#### What the task requires:
Set down exactly, from the records below, the line with "worst_slew_pin_slew_ns 0.637 \" through the line with "synth;most common cell", and nothing else.

[Extracted data entries]
-- -- --

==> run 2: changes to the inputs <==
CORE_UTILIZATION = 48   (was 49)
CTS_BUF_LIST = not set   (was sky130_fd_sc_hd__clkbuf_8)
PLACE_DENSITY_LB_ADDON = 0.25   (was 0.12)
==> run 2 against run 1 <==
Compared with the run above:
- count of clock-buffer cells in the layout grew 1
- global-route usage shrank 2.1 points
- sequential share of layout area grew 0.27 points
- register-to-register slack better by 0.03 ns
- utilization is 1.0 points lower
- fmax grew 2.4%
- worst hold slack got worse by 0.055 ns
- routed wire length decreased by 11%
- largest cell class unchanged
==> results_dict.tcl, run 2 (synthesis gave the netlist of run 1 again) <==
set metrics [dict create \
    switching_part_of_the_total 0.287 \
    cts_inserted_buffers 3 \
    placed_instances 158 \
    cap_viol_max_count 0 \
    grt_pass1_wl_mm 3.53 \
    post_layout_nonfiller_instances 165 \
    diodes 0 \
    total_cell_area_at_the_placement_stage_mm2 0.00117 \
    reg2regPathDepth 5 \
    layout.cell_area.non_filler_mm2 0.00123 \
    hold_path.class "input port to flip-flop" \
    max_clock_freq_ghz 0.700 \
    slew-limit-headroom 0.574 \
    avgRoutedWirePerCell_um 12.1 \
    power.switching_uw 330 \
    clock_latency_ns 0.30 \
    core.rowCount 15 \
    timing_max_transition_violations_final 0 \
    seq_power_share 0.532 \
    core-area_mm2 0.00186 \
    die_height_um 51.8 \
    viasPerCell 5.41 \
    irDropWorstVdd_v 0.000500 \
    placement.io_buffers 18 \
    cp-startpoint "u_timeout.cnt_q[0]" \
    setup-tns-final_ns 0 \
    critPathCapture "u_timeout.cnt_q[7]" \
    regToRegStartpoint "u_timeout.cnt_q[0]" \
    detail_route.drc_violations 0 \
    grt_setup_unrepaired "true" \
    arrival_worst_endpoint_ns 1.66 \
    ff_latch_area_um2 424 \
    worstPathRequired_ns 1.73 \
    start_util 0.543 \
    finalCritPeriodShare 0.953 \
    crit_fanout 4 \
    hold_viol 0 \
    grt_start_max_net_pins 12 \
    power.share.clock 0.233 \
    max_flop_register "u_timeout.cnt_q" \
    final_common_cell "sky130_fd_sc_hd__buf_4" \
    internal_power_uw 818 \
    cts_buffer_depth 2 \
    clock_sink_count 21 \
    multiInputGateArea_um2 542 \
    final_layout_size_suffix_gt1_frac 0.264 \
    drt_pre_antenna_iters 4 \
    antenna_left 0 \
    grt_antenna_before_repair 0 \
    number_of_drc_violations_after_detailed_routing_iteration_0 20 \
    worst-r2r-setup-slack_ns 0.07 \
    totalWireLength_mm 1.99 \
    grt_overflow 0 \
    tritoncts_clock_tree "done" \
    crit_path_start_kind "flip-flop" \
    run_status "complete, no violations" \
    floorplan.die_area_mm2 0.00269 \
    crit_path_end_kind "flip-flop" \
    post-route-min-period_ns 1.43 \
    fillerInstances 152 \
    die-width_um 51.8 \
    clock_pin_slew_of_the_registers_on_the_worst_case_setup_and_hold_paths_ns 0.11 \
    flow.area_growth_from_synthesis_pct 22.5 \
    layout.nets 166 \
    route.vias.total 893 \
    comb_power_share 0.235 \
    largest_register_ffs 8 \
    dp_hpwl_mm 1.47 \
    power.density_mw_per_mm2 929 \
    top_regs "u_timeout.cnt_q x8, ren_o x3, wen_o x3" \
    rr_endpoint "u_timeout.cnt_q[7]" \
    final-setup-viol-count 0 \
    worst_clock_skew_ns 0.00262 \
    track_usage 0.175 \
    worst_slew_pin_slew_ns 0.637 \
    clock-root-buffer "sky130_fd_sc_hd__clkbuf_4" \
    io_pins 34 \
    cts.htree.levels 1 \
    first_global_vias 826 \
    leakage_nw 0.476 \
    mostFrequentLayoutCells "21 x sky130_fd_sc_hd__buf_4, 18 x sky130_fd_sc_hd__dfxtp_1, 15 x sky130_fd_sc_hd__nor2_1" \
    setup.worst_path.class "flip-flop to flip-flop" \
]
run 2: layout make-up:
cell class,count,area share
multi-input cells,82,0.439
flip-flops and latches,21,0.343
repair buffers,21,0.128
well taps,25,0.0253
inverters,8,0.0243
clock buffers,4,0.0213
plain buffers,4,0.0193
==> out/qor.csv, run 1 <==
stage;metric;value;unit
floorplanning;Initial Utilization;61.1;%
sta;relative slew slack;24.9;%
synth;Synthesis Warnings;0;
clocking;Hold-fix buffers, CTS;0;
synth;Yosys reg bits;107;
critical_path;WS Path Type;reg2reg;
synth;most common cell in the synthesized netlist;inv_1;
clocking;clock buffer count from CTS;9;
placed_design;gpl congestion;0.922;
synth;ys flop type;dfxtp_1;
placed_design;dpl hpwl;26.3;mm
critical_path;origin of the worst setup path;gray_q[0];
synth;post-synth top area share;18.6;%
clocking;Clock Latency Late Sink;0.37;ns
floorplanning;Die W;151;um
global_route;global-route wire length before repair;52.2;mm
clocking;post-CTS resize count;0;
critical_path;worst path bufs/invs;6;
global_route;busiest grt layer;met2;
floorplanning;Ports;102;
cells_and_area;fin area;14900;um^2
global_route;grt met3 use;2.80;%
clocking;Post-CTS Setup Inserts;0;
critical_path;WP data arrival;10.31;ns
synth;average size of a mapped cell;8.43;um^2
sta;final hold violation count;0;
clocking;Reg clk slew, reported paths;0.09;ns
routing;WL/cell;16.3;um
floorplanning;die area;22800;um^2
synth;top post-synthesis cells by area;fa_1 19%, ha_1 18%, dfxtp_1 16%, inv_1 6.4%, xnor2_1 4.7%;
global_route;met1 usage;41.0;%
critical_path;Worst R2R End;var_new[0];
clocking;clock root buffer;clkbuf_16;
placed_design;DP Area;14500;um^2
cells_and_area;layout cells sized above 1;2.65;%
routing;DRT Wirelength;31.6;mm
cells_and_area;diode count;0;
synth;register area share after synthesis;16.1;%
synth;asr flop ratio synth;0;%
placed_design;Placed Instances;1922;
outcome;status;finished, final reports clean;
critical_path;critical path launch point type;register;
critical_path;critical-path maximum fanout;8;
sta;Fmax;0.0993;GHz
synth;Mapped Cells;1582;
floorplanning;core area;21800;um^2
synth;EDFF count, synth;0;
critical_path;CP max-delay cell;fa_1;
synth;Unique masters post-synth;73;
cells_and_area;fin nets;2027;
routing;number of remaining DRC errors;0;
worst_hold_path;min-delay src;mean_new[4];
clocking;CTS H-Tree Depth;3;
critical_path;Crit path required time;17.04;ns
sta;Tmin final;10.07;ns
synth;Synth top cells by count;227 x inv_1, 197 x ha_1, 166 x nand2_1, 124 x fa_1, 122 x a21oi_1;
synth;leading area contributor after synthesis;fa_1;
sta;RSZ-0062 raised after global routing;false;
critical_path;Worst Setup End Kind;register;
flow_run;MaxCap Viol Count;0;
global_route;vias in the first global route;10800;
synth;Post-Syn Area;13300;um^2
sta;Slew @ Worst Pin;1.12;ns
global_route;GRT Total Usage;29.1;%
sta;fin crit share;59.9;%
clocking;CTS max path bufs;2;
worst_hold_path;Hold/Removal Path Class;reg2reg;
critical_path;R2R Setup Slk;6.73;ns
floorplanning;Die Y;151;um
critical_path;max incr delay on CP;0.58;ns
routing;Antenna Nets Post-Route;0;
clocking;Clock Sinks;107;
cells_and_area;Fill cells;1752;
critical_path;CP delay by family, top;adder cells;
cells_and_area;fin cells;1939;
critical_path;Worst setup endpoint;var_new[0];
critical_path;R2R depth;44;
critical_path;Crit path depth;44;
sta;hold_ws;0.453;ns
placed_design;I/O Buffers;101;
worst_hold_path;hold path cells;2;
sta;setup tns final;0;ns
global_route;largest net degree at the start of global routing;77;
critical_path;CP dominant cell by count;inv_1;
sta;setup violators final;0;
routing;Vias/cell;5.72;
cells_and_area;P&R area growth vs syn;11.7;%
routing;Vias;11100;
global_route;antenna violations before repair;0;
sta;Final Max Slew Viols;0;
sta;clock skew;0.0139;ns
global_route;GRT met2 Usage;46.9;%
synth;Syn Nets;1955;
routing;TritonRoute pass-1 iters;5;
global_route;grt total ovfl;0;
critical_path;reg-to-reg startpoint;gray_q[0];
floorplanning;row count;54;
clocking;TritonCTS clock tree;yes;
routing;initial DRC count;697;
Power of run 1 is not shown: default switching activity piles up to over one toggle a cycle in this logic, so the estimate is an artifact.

-- -- --

#### Task answer:
    worst_slew_pin_slew_ns 0.637 \
    clock-root-buffer "sky130_fd_sc_hd__clkbuf_4" \
    io_pins 34 \
    cts.htree.levels 1 \
    first_global_vias 826 \
    leakage_nw 0.476 \
    mostFrequentLayoutCells "21 x sky130_fd_sc_hd__buf_4, 18 x sky130_fd_sc_hd__dfxtp_1, 15 x sky130_fd_sc_hd__nor2_1" \
    setup.worst_path.class "flip-flop to flip-flop" \
]
run 2: layout make-up:
cell class,count,area share
multi-input cells,82,0.439
flip-flops and latches,21,0.343
repair buffers,21,0.128
well taps,25,0.0253
inverters,8,0.0243
clock buffers,4,0.0213
plain buffers,4,0.0193
==> out/qor.csv, run 1 <==
stage;metric;value;unit
floorplanning;Initial Utilization;61.1;%
sta;relative slew slack;24.9;%
synth;Synthesis Warnings;0;
clocking;Hold-fix buffers, CTS;0;
synth;Yosys reg bits;107;
critical_path;WS Path Type;reg2reg;
synth;most common cell in the synthesized netlist;inv_1;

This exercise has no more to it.